To ensure that results were not driven by studies with large sample sizes, we constructed Alternative Model 1 to examine whether results persisted when excluding results based on the very large Twins Early Development Study (TEDS). Further, in Alternative Model 2, we investigated whether results persisted when not weighting by precision of the estimates. We chose to exclude the TEDS data for comparison because it is by far the largest twin study of cognitive development in this age range (Davis, Haworth, & Plomin, 2009).

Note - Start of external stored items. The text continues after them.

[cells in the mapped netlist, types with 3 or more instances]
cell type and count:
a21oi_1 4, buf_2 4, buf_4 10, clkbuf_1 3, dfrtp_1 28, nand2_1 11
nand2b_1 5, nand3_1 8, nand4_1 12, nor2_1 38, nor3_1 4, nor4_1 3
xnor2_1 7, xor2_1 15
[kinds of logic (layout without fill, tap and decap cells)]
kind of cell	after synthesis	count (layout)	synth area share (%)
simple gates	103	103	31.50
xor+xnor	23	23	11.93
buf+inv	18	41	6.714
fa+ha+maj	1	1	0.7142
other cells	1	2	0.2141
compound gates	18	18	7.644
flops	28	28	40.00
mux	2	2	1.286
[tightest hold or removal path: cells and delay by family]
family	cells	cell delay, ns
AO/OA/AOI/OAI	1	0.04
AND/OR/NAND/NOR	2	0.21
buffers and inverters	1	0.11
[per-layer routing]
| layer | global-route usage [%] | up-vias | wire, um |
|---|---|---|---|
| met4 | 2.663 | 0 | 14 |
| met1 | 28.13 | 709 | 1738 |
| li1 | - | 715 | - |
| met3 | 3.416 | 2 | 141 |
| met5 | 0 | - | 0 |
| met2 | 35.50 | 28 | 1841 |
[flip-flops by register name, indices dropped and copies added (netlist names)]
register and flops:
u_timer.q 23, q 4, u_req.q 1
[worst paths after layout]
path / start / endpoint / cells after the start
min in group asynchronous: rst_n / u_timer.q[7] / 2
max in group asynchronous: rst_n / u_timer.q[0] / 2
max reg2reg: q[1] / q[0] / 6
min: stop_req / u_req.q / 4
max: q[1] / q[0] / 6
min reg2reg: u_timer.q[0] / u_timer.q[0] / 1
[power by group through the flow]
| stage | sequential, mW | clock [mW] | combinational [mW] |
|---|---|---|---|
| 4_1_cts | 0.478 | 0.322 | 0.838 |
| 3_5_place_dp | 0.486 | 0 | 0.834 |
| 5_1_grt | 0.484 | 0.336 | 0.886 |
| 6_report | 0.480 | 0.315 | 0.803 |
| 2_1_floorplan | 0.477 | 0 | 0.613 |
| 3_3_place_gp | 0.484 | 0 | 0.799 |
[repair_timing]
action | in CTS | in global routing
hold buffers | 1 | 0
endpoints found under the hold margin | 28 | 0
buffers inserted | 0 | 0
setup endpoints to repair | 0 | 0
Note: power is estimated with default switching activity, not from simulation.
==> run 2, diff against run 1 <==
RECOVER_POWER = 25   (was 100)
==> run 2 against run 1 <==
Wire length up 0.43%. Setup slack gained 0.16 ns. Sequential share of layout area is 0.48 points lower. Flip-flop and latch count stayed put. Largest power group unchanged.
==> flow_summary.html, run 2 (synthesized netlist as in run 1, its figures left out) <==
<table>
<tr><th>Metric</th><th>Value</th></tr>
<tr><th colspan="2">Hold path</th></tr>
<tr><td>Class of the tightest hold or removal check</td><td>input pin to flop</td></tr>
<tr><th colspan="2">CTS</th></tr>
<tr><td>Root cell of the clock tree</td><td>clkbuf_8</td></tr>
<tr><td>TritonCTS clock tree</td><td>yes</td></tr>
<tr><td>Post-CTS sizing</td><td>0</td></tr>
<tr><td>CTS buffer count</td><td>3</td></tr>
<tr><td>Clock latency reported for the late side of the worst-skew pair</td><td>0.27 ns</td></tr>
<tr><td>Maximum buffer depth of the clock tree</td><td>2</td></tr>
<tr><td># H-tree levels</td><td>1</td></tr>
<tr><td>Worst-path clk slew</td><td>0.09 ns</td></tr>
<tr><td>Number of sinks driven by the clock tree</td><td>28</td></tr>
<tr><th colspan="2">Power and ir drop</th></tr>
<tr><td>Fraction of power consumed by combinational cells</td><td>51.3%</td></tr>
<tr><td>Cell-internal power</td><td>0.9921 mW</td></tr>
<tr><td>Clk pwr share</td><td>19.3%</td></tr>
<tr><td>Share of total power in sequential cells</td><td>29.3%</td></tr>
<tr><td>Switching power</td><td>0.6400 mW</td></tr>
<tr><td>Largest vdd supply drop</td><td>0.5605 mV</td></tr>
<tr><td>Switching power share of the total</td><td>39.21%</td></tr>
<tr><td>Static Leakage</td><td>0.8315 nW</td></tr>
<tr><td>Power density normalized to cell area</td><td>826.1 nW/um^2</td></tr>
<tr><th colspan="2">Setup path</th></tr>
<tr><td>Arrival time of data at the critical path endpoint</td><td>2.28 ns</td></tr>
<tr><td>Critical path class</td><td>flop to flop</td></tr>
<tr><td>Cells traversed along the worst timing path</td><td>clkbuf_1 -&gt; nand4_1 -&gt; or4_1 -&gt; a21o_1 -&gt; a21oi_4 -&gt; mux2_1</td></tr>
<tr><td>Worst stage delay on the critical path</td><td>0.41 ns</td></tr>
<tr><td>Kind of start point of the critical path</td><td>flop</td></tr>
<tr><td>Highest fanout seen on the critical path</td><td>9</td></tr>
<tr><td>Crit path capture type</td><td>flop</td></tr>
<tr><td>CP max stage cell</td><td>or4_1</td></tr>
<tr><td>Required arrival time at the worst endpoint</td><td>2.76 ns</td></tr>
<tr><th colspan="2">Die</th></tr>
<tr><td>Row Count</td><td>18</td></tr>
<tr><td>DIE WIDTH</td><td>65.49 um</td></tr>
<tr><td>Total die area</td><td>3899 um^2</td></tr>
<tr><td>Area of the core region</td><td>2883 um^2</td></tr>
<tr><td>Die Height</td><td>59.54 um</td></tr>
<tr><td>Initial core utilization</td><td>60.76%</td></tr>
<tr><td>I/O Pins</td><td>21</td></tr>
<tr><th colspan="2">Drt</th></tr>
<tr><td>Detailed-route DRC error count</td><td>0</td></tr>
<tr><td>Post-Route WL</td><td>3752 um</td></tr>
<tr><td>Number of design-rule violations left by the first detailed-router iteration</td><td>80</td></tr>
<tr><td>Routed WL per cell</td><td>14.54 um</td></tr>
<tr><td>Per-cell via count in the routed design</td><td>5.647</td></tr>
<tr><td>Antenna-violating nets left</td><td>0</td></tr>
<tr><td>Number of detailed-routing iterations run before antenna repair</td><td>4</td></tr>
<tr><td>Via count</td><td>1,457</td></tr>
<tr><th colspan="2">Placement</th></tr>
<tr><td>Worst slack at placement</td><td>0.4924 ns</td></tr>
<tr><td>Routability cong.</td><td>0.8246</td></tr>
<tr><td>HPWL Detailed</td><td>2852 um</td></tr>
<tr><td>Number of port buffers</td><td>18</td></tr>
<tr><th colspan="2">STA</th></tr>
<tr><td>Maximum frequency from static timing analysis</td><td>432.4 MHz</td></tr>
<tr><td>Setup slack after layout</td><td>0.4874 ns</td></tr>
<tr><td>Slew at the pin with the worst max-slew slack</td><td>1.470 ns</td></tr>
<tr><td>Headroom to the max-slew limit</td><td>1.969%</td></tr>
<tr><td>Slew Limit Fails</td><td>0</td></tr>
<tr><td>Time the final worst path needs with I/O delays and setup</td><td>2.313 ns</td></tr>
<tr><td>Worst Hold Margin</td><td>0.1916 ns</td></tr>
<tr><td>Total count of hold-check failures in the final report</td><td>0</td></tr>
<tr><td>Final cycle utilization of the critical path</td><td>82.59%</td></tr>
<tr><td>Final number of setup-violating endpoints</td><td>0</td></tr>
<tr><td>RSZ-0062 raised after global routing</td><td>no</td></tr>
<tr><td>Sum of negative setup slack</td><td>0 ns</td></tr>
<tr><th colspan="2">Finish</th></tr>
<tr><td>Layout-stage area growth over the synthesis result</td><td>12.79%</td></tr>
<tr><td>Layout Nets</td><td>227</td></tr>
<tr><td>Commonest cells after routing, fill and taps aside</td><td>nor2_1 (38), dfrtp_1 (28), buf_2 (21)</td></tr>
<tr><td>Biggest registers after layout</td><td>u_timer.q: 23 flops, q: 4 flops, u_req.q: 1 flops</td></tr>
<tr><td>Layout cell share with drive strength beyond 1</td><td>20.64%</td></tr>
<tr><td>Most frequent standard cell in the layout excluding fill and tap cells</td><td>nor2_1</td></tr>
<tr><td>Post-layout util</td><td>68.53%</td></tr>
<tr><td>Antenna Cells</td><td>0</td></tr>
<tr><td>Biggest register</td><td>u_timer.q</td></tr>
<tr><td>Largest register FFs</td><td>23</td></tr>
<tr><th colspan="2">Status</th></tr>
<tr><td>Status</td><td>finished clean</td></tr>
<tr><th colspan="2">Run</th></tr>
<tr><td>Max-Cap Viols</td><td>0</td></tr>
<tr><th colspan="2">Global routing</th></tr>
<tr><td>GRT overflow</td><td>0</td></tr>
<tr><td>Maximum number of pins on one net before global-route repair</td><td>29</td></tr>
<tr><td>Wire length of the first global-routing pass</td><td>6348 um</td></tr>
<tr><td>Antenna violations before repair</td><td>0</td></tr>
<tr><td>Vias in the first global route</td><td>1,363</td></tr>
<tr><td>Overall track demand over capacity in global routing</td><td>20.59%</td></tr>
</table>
===== src/rtl/irq_agg_pkg.sv =====
package irq_agg_pkg;
  localparam int unsigned NSRC_DEF = 16;
  localparam int unsigned ADDR_W   = 3;

  typedef enum logic [ADDR_W-1:0] {
    A_ID      = 3'd0,
    A_EN_SET  = 3'd1,
    A_EN_CLR  = 3'd2,
    A_MSK_SET = 3'd3,
    A_MSK_CLR = 3'd4,
    A_STAT    = 3'd5
  } reg_addr_e;
endpackage


===== src/rtl/irq_setclr_reg.sv =====
module irq_setclr_reg #(
  parameter int unsigned W = 16
) (
  input  logic         clk_i,
  input  logic         rst_ni,
  input  logic [W-1:0] set_i,
  input  logic [W-1:0] clr_i,
  output logic [W-1:0] q_o
);
  always_ff @(posedge clk_i or negedge rst_ni) begin
    if (!rst_ni) q_o <= '0;
    else         q_o <= (q_o | set_i) & ~clr_i;
  end
endmodule


===== src/rtl/irq_pend_reg.sv =====
module irq_pend_reg #(
  parameter int unsigned W = 16
) (
  input  logic         clk_i,
  input  logic         rst_ni,
  input  logic [W-1:0] req_i,
  input  logic [W-1:0] en_i,
  input  logic [W-1:0] ack_i,
  output logic [W-1:0] q_o
);
  for (genvar i = 0; i < W; i++) begin : g_bit
    // capture after ack so a same-cycle request wins
    always_ff @(posedge clk_i or negedge rst_ni) begin
      if (!rst_ni) q_o[i] <= 1'b0;
      else         q_o[i] <= (q_o[i] & ~ack_i[i]) | (req_i[i] & en_i[i]);
    end
  end
endmodule


===== src/rtl/irq_out_gen.sv =====
module irq_out_gen #(
  parameter int unsigned W = 16
) (
  input  logic         clk_i,
  input  logic         rst_ni,
  input  logic [W-1:0] pend_i,
  input  logic [W-1:0] msk_i,
  output logic         irq_no
);
  // registered so the board line never glitches
  always_ff @(posedge clk_i or negedge rst_ni) begin
    if (!rst_ni) irq_no <= 1'b1;
    else         irq_no <= ~|(pend_i & msk_i);
  end
endmodule


===== src/rtl/irq_agg_top.sv =====
module irq_agg_top
  import irq_agg_pkg::*;
#(
  parameter int unsigned N_SRC  = NSRC_DEF,
  parameter logic [3:0]  HW_REV = 4'h4
) (
  input  logic              clk_i,
  input  logic              rst_ni,
  input  logic [N_SRC-1:0]  req_i,
  input  logic              we_i,
  input  logic [ADDR_W-1:0] addr_i,
  input  logic [N_SRC-1:0]  wdata_i,
  output logic [N_SRC-1:0]  rdata_o,
  output logic              irq_no
);
  logic [N_SRC-1:0] en_q, msk_q, pend_q;
  logic [N_SRC-1:0] en_set, en_clr, msk_set, msk_clr, ack;
  logic [N_SRC-1:0] id_val;

  always_comb begin
    en_set  = (we_i && addr_i == A_EN_SET)  ? wdata_i : '0;
    en_clr  = (we_i && addr_i == A_EN_CLR)  ? wdata_i : '0;
    msk_set = (we_i && addr_i == A_MSK_SET) ? wdata_i : '0;
    msk_clr = (we_i && addr_i == A_MSK_CLR) ? wdata_i : '0;
    ack     = (we_i && addr_i == A_STAT)    ? wdata_i : '0;
  end

  irq_setclr_reg #(.W(N_SRC)) u_en (
    .clk_i(clk_i), .rst_ni(rst_ni), .set_i(en_set), .clr_i(en_clr), .q_o(en_q)
  );

  irq_setclr_reg #(.W(N_SRC)) u_msk (
    .clk_i(clk_i), .rst_ni(rst_ni), .set_i(msk_set), .clr_i(msk_clr), .q_o(msk_q)
  );

  irq_pend_reg #(.W(N_SRC)) u_pend (
    .clk_i(clk_i), .rst_ni(rst_ni), .req_i(req_i), .en_i(en_q), .ack_i(ack), .q_o(pend_q)
  );

  irq_out_gen #(.W(N_SRC)) u_out (
    .clk_i(clk_i), .rst_ni(rst_ni), .pend_i(pend_q), .msk_i(msk_q), .irq_no(irq_no)
  );

  always_comb begin
    id_val      = '0;
    id_val[7:4] = HW_REV;
  end

  always_comb begin
    case (addr_i)
      A_ID:                 rdata_o = id_val;
      A_EN_SET, A_EN_CLR:   rdata_o = en_q;
      A_MSK_SET, A_MSK_CLR: rdata_o = msk_q;
      A_STAT:               rdata_o = pend_q;
      default:              rdata_o = '0;
    endcase
  end
endmodule


===== config.mk =====
export PLATFORM = sky130hd
export DESIGN_NAME = irq_agg_top
export DESIGN_NICKNAME = d
export VERILOG_FILES = /design/src/rtl/irq_agg_pkg.sv /design/src/rtl/irq_setclr_reg.sv /design/src/rtl/irq_pend_reg.sv /design/src/rtl/irq_out_gen.sv /design/src/rtl/irq_agg_top.sv
export SDC_FILE = /design/constraint.sdc
export NUM_CORES = 1
export LEC_CHECK = 0
export ABC_AREA = 1
export BUFFER_PORTS_ARGS = -buffer_cell sky130_fd_sc_hd__buf_2
export CAP_MARGIN = 20
export CORE_AREA = 2 2 74 76
export DETAILED_ROUTE_END_ITERATION = 6
export DIE_AREA = 0 0 76 78
export HOLD_SLACK_MARGIN = 0.12
export PLACE_DENSITY = 0.78
export SLEW_MARGIN = 25
export SYNTH_ARGS = -nofsm -noshare
export SYNTH_HDL_FRONTEND = slang
export SYNTH_SLANG_ARGS = --single-unit
export TNS_END_PERCENT = 10

===== constraint.sdc =====
create_clock -name clk_i -period 1.71 [get_ports clk_i]
set_input_delay 0.342 -clock clk_i [delete_from_list [all_inputs] [get_ports clk_i]]
set_output_delay 0.342 -clock clk_i [all_outputs]
set_load 0.02 [all_outputs]

==> impl_metrics.tcl <==
set metrics [dict create \
    num_vias 2722 \
    fp.dieW_um 76 \
    cts_tree "built" \
    first_global_vias 2590 \
    fin_area_um2 3330 \
    post-cts-setup-buffer-count 0 \
    setup_tns_ps 0 \
    rsz0062_at_grt "no" \
    io_pins 55 \
    gp_congestion 0.846 \
    slew_headroom_pct 66.5 \
    yosys-top-cells-count "nand2_1 (126), inv_1 (51), dfrtp_1 (48)" \
    dieArea_um2 5930 \
    synthesis.area_um2 2750 \
    cts_buffer_depth 2 \
    nets 493 \
    initial_utilization_pct 54.5 \
    report.final.slew_viol_count 0 \
    ctsResizeCount 0 \
    yosys.cell_types.count 17 \
    yosys.cell_count.top_type "nand2_1" \
    required_ps 1370 \
    clkLatencyLatePin_ps 300 \
    cp.arrival_ps 1250 \
    dr.pass1.iters 4 \
    ir_drop_mv 0.627 \
    slowest_stage "buf_2" \
    hold_path.class "in2reg" \
    grt_max_degree 31 \
    final.min_clock_period_ps 1600 \
    ys_ff_latch 49 \
    tightest_slew_ps 502 \
    finalWorstSetupSlack_ps 114 \
    worst_setup_path_end_kind "output port" \
    cts.sinks 49 \
    drive_above_1_share_pct 20.0 \
    path_max_fanout 9 \
    wire_per_inst_um 13.4 \
    ys.warnings.count 0 \
    num_antenna_cells 0 \
    synth_edf_count 0 \
    finalClockSkew_ps 1.38 \
    drt_iter0_markers 137 \
    ys_top_cells_by_area "dfrtp_1 (44%), nand2_1 (17%), nand4_1 (7.5%)" \
    finalSetupViolCount 0 \
    cts_buffers 5 \
    grt.overflow.total 0 \
    synth-async-reset-ratio_pct 100 \
    rows 26 \
    postRouteAntennaNets 0 \
    power.leakage_nw 1.77 \
    yosysTopAreaCellShare_pct 43.7 \
    max_cap_viol_count 0 \
    grt_antenna_before_repair 0 \
    root_buffer "clkbuf_8" \
    synth_area_leader_cell "dfrtp_1" \
    slowest_delay_ps 160 \
    syn_to_final_growth_pct 21.1 \
    crit_type "in2out" \
    grt_use_total_pct 25.1 \
    hpwl_um 5060 \
    synthCells 391 \
    drt-total-wl_um 7060 \
    synth_area_per_cell_um2 7.03 \
    syn-num-nets 429 \
    outcome "finished, final reports clean" \
    path_cells "buf_2 -> inv_2 -> nand3_1 -> nand2_2 -> buf_12 -> nand2_1 -> nand3_1 -> buf_2" \
    drc_errors 0 \
    max_freq_mhz 626 \
    hold_viol 0 \
    period_share_pct 93.3 \
    grt_pass1_wl_um 11800 \
    die_h_um 78 \
    synth_flop_cell "dfrtp_1" \
    start_kind "input port" \
    placed_area_um2 3220 \
    cts_max_level 2 \
    coreArea_um2 5040 \
    via_per_inst 5.17 \
    yosysSeqAreaShare_pct 44.6 \
    powerDensity_nw_per_um2 906 \
    path_clk_slew_ps 90 \
    place_ws_ps 118 \
    io_buffers 54 \
]
## routing by layer
layer / track usage, % / part of all wire (%) / vias up
met1: 33.9 / 44 / 1247
met3: 5.23 / 6.2 / 6
li1: - / - / 1375
met5: 0 / 0 / -
met2: 39.6 / 48 / 94
met4: 10.7 / 1.5 / 0
## power by group
group | switching, mW | internal (mW) | total [mW]
combinational | 0.453 | 0.303 | 0.755
clock | 0.383 | 0.366 | 0.749
sequential | 0.156 | 1.35 | 1.51
total | 0.992 | 2.02 | 3.02
## final cells by class
class                   instances  area (um2)
repair buffers                 76         500
fillers                       424        1710
well taps                      70        87.6
flip-flops and latches         49        1230
inverters                      52         195
clock inverters                 1        5.00
multi-input cells             271        1220
clock buffers                   7        96.3
## registers in the layout (all words and copies together), names as in the netlist
register / count
u_pend.q_o: 16
u_en.q_o: 16
u_out.irq_no: 1
u_msk.q_o: 16
## logic make-up (layout without fill, tap and decap cells)
kind of cell | count (synthesis) | after routing | share of synthesized area [%]
and+or+nand+nor | 239 | 239 | 38.4
AOI/OAI and AO/OA | 32 | 32 | 5.82
DFF | 49 | 49 | 44.6
buffers and inverters | 71 | 136 | 11.1
## through the flow
step                      instances  hold WS, ps  utilization [%]  power [mW]
after floorplan                 391         46.4                -        1.98
after global placement          517          336             63.8        2.26
after detailed placement        517          337             63.8        2.29
after CTS                       526          224             66.0        3.04
after global routing            526          227             66.0        3.21
final                           526          232             66.0        3.02
## layout by cell type, fill, tap and decap left out, types with 2 or more instances in the layout
cell type,n
dfrtp_1,48
nor2_1,39
inv_1,51
nand2_1,126
nand3_1,35
a21oi_1,32
clkbuf_8,7
buf_12,5
buf_2,54
nand4_1,33
nand2_2,2
buf_4,16
## critical path, delay by kind of cell
| family | cells | cell delay [ps] |
|---|---|---|
| buf+inv | 4 | 550 |
| simple gates | 4 | 360 |
## path summary, 6_finish.rpt
check	from	to	cells past startpoint	slack (ps)
worst min register to register	u_en.q_o[0]$_DFF_PN0_	u_pend.q_o[0]$_DFF_PN0_	2	500
min in group asynchronous	rst_ni	u_pend.q_o[1]$_DFF_PN0_	2	530
worst min-delay path	req_i[8]	u_pend.q_o[8]$_DFF_PN0_	3	230
max in group asynchronous	rst_ni	u_en.q_o[7]$_DFF_PN0_	3	650
worst max register to register	u_pend.q_o[1]$_DFF_PN0_	u_out.irq_no$_DFF_PN1_	5	790
worst max-delay path	addr_i[2]	rdata_o[2]	8	110
## repair_timing
item,in CTS,in global routing
hold buffers,1,0
setup endpoints to repair,0,0
endpoints found under the hold margin,18,0
Note: power is estimated with default switching activity, not from simulation.
[src/rtl/pw_pkg.sv]
package pw_pkg;
  typedef enum logic [1:0] {
    ST_IDLE = 2'd0,
    ST_RISE = 2'd1,
    ST_FALL = 2'd2,
    ST_FIN  = 2'd3
  } pw_state_e;
endpackage

[src/rtl/pw_vec_store.sv]
module pw_vec_store #(
  parameter int VEC_LEN = 256
) (
  input  logic               clk,
  input  logic               rst_n,
  input  logic               lock_i,
  input  logic               par_ld_i,
  input  logic [VEC_LEN-1:0] par_vec_i,
  input  logic               ser_en_i,
  input  logic               ser_bit_i,
  output logic [VEC_LEN-1:0] vec_o
);
  logic [VEC_LEN-1:0] vec_q, vec_n;
  logic               vec_en;

  always_comb begin
    vec_en = !lock_i && (par_ld_i || ser_en_i);
    if (par_ld_i) vec_n = par_vec_i;
    else          vec_n = {ser_bit_i, vec_q[VEC_LEN-1:1]};
  end

  always_ff @(posedge clk or negedge rst_n) begin
    if (!rst_n)      vec_q <= '0;
    else if (vec_en) vec_q <= vec_n;
  end

  assign vec_o = vec_q;

  // the vector is frozen while a scan holds the lock
  a_r11_vec_frozen: assert property (@(posedge clk) disable iff (!rst_n)
    lock_i |=> $stable(vec_q));
  // a parallel load while unlocked lands in the store
  a_r2_par_load: assert property (@(posedge clk) disable iff (!rst_n)
    (!lock_i && par_ld_i) |=> vec_q == $past(par_vec_i));
endmodule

Therefore, this data set would have had substantially more leverage on the results than other studies, and we were interested in whether the identified trends held when effect sizes from this study were excluded. Additionally, this study used a unique modeling approach that may have influenced the extracted data. Rather than evaluating a model that included multiple indicators of cognition at a given time point, Davis et al. (2009) constructed a model that included cognition at multiple time points to form each latent variable. This may have influenced the comparability of this study with others included in the meta-analysis.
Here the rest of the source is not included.